Collected data
______
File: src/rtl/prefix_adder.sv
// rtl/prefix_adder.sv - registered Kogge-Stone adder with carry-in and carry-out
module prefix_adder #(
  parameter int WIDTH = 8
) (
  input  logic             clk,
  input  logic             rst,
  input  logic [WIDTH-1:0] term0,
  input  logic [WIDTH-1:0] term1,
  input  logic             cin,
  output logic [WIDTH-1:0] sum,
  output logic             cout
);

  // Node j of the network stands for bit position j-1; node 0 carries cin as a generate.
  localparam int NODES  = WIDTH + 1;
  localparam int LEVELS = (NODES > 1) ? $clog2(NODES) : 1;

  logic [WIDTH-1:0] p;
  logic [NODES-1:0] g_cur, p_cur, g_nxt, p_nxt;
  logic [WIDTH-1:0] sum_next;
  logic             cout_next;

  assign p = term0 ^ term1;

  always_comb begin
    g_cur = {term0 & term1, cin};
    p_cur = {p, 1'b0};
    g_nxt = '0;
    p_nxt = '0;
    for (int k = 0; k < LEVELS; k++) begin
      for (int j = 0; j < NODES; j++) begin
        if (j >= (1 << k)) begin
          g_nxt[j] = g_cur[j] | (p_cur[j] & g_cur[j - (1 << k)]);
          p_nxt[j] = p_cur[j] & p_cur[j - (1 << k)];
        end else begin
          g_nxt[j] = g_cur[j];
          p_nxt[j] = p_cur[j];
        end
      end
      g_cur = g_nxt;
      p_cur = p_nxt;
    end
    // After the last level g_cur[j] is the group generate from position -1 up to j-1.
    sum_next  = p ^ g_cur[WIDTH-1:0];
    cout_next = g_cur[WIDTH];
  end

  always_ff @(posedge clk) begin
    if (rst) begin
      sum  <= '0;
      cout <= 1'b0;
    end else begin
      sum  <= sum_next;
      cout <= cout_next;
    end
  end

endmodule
______
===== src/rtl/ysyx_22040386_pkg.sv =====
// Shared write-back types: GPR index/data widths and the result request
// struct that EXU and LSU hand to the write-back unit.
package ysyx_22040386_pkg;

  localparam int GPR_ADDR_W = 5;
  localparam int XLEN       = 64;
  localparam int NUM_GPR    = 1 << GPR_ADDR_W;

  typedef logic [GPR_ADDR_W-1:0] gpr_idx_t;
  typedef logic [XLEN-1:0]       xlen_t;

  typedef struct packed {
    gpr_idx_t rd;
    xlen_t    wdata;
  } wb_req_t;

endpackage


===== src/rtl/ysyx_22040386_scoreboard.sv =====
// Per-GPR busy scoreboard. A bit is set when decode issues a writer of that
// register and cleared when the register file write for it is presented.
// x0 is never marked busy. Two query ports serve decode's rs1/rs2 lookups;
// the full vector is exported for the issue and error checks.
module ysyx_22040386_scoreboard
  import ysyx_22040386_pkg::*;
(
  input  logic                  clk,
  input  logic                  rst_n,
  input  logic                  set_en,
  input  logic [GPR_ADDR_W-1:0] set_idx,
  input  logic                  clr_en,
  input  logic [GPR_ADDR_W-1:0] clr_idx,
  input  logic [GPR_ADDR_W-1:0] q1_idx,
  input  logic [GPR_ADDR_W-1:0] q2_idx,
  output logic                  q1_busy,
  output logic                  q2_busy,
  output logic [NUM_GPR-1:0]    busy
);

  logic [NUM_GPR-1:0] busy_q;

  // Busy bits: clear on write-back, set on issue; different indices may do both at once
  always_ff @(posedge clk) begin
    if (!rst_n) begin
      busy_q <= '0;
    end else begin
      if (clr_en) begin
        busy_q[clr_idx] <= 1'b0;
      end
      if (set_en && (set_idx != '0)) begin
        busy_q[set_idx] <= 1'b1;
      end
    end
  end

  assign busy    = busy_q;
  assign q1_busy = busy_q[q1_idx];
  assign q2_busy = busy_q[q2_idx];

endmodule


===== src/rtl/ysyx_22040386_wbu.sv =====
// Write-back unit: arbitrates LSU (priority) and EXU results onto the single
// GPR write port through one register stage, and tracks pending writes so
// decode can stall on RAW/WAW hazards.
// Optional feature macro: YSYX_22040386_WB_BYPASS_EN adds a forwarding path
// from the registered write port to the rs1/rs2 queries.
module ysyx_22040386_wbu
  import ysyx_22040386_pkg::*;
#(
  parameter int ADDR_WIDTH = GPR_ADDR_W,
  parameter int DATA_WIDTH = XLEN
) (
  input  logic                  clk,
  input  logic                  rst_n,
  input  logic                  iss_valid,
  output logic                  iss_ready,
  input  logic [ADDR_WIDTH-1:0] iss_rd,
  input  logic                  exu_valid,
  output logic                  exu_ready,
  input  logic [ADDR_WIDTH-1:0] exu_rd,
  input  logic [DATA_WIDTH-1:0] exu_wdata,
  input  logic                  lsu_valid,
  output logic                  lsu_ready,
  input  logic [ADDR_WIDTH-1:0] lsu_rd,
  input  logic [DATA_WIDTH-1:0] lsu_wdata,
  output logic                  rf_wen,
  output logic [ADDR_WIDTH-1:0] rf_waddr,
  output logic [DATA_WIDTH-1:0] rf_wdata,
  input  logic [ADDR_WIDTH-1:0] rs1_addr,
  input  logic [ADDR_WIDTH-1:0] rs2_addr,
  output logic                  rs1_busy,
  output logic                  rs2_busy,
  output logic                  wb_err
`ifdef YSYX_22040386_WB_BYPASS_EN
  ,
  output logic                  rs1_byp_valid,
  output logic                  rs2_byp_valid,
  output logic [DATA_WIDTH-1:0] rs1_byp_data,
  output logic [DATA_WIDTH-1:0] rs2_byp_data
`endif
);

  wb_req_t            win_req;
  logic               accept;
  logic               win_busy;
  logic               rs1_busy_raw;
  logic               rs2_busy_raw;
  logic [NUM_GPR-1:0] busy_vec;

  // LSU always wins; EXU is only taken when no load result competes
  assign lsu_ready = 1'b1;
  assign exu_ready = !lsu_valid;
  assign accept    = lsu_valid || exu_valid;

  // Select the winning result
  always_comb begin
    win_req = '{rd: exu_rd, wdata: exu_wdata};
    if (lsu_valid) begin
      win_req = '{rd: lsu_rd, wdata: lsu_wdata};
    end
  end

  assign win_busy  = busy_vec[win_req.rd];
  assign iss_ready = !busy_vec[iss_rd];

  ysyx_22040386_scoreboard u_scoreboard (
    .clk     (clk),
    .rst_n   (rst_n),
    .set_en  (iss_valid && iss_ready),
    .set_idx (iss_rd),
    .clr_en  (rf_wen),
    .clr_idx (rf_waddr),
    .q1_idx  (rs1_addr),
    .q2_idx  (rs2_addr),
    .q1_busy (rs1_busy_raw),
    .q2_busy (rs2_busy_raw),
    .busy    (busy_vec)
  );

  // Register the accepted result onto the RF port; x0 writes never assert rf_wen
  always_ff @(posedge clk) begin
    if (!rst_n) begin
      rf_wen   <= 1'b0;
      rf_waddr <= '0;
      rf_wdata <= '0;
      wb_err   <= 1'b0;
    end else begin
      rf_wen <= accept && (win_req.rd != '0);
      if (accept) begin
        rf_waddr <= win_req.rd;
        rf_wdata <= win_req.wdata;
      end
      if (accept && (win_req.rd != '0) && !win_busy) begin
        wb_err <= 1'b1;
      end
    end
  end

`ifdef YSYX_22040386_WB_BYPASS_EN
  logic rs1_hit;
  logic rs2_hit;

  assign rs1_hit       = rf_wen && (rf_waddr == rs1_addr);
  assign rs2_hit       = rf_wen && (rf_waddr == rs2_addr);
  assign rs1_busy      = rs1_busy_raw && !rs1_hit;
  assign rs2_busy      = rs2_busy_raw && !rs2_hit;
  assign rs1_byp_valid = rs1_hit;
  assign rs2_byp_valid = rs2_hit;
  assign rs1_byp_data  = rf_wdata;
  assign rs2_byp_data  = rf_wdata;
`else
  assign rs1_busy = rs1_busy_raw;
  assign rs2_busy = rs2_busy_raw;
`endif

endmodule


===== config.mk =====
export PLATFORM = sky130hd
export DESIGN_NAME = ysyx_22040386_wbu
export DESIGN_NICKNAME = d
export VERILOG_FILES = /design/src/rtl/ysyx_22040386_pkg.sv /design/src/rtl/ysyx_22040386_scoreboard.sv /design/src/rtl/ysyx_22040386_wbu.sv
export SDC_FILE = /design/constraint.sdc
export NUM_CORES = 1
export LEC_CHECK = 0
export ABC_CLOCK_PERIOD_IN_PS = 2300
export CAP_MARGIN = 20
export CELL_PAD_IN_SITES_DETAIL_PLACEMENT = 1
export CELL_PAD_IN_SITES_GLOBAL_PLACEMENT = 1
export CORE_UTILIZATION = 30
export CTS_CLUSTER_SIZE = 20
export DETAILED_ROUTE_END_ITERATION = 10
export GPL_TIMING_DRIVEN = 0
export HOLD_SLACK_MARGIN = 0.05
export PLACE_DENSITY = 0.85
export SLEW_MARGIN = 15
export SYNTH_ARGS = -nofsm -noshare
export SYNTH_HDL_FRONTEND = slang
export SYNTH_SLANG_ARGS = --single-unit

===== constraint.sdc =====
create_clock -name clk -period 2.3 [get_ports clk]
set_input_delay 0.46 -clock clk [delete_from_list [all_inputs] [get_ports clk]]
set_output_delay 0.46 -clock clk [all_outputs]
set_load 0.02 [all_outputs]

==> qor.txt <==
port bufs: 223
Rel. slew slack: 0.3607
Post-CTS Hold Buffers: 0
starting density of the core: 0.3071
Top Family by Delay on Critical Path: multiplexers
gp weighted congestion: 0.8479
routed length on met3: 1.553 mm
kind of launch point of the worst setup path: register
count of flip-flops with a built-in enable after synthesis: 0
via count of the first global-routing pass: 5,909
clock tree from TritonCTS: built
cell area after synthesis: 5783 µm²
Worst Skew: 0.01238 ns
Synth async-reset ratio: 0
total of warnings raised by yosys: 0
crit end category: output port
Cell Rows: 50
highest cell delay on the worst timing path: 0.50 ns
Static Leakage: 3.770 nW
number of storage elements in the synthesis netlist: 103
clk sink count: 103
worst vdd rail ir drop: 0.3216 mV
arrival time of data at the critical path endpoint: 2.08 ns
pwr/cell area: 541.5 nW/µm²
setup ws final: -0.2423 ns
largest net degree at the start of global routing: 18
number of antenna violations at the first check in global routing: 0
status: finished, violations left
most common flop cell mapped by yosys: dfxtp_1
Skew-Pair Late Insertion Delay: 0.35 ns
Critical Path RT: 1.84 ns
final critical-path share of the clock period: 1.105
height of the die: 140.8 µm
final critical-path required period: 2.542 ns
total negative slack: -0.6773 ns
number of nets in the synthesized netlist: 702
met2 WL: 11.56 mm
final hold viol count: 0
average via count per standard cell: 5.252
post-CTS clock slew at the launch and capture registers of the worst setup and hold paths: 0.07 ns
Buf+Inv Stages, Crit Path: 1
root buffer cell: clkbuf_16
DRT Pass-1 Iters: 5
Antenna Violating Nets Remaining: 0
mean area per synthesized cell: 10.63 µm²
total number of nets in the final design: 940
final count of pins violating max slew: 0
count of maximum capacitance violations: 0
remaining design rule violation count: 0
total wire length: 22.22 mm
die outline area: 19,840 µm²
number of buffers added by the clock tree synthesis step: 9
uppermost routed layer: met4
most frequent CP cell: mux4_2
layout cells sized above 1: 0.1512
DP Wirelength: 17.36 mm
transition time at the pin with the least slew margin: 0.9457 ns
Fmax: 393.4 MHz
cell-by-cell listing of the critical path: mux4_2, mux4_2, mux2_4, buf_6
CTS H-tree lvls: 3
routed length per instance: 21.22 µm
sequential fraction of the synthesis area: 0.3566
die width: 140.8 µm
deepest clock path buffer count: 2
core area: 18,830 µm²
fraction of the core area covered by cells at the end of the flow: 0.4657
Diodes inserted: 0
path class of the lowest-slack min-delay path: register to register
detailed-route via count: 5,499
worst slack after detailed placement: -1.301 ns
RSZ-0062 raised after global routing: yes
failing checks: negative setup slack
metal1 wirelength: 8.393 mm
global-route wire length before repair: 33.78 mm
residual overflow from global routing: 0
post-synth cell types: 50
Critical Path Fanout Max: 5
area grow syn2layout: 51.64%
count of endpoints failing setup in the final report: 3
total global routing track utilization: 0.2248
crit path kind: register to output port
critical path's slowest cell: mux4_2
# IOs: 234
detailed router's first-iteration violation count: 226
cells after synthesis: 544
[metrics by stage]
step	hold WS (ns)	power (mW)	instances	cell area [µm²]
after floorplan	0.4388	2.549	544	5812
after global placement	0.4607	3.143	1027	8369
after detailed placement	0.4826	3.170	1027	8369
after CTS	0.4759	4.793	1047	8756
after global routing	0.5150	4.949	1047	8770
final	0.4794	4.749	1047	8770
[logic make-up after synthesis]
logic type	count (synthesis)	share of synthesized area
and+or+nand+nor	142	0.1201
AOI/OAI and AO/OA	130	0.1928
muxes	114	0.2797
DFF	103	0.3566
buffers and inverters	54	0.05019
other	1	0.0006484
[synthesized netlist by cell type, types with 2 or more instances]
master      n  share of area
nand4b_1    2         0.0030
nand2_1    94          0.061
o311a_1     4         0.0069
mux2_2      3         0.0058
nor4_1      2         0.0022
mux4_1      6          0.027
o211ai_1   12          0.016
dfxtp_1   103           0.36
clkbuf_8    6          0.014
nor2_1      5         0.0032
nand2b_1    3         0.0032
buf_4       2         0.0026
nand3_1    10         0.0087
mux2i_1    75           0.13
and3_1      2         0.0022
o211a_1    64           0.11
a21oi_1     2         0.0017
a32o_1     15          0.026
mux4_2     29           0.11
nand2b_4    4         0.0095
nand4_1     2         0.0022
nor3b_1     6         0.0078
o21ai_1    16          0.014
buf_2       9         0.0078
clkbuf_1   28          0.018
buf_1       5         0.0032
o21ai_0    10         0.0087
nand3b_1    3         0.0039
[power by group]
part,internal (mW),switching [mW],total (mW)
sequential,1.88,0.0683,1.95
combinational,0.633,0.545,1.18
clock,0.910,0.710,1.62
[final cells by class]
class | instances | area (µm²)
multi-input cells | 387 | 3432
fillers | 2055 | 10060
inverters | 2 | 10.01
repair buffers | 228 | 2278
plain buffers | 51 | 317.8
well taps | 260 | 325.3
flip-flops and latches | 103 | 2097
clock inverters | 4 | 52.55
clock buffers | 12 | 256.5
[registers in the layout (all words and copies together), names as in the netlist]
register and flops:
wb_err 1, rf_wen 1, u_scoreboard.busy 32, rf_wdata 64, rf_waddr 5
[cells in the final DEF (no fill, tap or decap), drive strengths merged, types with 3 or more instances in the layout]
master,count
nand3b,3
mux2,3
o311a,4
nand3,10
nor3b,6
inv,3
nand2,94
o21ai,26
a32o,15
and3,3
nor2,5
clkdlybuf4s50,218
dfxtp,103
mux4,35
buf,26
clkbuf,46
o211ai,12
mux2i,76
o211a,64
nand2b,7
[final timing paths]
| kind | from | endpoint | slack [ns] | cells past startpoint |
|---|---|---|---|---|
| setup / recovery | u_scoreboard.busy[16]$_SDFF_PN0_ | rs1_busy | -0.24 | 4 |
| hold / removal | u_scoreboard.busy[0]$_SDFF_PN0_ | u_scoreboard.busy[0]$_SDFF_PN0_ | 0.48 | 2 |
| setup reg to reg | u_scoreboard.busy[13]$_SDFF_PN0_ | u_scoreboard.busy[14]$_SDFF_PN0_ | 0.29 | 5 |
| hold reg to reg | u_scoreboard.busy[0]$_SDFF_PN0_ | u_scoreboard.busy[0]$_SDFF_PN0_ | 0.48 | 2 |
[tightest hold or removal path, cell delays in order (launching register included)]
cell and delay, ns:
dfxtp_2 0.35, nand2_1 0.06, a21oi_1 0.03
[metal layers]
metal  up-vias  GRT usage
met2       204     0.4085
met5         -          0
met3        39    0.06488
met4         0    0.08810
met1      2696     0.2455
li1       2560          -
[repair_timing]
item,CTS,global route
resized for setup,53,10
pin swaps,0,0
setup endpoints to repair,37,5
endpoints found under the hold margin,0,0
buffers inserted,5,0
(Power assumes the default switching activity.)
______
■ **PROBLEM TO WORK ON**
Wherever the string "synthesized" appears in the records, copy the whole line.

■ **EXPECTED ANSWER**
number of nets in the synthesized netlist: 702
mean area per synthesized cell: 10.63 µm²
logic type	count (synthesis)	share of synthesized area
[synthesized netlist by cell type, types with 2 or more instances]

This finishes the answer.